(Your task) In the following listing, find the lines containing "worst" and report them.

== Task material

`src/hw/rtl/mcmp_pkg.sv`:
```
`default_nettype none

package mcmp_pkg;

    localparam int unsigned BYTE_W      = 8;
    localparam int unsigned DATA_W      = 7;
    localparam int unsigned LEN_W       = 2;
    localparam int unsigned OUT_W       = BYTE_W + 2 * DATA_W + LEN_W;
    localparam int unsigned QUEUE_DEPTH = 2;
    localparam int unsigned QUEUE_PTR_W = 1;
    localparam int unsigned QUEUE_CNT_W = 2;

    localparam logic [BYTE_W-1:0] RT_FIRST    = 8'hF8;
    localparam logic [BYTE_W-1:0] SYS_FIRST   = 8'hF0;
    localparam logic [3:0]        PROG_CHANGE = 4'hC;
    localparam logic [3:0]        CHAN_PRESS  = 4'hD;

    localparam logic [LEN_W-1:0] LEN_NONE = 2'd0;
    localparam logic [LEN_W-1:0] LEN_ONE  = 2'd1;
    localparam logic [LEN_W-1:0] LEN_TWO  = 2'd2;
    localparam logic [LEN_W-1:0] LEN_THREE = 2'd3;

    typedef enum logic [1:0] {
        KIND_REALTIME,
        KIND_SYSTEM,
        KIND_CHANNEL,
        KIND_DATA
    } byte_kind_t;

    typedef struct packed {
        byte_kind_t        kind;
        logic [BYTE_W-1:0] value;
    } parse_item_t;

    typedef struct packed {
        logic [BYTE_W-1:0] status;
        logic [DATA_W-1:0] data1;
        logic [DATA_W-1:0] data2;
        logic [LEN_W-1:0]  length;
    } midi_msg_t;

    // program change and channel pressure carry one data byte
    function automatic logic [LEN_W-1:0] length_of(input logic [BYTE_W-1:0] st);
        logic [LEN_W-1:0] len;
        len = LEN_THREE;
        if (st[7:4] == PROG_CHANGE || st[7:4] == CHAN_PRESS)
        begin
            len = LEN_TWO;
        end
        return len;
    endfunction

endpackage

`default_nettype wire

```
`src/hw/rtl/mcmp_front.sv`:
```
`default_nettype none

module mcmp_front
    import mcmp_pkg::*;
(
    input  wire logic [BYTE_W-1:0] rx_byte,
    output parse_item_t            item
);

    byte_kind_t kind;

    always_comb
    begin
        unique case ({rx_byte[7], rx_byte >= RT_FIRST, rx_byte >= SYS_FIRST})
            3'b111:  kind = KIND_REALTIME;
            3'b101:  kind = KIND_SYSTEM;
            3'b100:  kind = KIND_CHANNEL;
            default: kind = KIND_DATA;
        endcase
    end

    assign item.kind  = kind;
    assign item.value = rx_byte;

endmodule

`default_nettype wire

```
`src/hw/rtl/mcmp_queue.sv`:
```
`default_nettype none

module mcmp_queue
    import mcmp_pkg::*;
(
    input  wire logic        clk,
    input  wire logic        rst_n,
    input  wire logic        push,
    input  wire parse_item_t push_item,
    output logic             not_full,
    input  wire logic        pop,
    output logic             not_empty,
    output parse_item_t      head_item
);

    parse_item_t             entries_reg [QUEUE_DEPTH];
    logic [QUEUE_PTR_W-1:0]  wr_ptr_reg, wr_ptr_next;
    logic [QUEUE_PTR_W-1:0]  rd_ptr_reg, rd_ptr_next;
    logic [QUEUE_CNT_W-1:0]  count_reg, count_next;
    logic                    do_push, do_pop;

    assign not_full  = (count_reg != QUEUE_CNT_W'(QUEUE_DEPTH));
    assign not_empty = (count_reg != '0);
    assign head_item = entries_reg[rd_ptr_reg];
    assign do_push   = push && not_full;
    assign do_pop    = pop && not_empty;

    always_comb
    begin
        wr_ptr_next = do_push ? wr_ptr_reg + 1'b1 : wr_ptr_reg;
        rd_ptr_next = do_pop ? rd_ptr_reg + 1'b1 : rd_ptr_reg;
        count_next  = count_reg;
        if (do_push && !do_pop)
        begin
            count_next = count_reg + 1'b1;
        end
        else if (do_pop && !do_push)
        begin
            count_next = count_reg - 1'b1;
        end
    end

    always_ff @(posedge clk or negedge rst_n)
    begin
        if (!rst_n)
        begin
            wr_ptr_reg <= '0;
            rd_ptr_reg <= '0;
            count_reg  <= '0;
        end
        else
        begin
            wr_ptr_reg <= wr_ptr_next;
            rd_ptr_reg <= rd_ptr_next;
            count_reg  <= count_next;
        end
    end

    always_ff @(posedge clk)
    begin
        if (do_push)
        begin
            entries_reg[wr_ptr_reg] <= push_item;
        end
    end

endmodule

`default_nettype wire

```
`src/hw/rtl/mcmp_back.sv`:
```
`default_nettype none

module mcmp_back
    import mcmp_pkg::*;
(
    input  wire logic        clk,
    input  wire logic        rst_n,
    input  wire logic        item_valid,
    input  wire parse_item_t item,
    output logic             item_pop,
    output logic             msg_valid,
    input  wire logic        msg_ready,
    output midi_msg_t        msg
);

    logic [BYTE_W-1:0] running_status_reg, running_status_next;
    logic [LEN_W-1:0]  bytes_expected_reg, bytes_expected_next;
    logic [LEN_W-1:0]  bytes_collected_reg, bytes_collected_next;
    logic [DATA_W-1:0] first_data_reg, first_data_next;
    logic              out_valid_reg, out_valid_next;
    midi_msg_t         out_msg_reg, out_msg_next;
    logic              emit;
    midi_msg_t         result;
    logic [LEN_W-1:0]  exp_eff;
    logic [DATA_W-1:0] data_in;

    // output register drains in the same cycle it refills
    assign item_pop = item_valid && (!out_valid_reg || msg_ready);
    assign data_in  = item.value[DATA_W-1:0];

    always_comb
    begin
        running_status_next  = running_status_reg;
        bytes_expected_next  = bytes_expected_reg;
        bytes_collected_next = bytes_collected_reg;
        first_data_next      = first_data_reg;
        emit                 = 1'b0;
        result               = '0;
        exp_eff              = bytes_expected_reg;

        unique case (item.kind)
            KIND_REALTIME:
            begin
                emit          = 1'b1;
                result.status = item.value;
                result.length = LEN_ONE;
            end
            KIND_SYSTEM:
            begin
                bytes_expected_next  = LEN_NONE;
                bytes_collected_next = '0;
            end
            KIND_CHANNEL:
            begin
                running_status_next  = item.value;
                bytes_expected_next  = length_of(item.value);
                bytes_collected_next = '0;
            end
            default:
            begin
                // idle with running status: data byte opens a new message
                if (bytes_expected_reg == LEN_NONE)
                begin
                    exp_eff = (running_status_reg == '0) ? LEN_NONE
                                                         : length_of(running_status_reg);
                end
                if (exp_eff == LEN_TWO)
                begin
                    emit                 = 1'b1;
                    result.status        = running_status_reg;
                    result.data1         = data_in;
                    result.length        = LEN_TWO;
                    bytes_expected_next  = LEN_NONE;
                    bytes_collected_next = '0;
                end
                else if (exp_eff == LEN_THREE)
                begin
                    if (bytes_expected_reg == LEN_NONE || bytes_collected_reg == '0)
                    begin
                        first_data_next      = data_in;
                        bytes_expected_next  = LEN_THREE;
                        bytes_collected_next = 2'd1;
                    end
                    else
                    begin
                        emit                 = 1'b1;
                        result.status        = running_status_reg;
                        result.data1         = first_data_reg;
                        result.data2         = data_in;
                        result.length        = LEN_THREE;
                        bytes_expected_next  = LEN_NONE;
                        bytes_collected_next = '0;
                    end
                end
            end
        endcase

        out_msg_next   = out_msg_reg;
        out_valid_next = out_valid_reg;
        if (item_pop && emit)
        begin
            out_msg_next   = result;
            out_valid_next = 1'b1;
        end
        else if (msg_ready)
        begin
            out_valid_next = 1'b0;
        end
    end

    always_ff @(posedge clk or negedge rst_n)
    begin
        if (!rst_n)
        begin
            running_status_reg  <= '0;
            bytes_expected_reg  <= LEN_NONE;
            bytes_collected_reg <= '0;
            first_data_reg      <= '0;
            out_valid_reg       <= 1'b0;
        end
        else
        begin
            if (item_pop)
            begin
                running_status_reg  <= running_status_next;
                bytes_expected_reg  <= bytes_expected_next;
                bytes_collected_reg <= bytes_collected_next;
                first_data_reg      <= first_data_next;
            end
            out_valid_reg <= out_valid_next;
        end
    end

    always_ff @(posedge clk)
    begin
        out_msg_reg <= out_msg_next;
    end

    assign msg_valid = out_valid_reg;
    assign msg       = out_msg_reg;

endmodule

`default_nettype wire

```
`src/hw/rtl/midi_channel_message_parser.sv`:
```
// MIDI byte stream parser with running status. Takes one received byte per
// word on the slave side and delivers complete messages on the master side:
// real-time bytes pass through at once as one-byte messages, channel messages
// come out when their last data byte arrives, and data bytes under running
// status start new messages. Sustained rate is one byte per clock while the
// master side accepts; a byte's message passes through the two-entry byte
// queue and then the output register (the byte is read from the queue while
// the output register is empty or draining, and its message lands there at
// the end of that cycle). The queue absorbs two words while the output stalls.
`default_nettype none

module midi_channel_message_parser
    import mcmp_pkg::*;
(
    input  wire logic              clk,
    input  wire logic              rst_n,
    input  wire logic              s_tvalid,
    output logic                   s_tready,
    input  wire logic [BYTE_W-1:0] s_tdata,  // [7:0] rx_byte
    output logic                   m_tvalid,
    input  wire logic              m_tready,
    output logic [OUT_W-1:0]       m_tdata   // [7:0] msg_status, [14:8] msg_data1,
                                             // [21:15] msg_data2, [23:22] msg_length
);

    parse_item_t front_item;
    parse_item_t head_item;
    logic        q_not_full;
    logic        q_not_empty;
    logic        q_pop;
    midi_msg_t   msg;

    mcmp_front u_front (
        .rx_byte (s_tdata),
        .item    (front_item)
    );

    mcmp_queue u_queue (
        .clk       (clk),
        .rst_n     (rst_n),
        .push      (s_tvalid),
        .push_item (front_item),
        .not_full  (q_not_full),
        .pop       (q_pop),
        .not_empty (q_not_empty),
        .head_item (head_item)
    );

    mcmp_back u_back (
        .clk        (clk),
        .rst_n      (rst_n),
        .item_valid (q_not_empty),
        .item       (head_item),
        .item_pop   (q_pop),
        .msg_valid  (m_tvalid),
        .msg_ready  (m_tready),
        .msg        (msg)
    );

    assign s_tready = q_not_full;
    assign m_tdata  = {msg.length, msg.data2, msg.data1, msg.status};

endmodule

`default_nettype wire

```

====
== Task material

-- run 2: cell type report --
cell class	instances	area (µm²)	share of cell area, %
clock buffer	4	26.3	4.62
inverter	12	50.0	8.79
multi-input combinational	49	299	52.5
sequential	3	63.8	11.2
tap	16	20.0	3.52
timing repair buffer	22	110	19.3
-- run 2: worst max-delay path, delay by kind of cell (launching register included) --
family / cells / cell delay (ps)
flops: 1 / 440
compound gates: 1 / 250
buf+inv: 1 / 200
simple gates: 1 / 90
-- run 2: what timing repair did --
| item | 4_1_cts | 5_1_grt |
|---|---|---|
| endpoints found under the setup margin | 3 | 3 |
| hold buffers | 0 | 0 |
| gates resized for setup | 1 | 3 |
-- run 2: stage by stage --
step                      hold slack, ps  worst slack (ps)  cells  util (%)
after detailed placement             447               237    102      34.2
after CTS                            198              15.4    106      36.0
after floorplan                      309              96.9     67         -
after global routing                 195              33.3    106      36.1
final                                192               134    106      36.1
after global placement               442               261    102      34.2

====

(Response)
-- run 2: worst max-delay path, delay by kind of cell (launching register included) --
step                      hold slack, ps  worst slack (ps)  cells  util (%)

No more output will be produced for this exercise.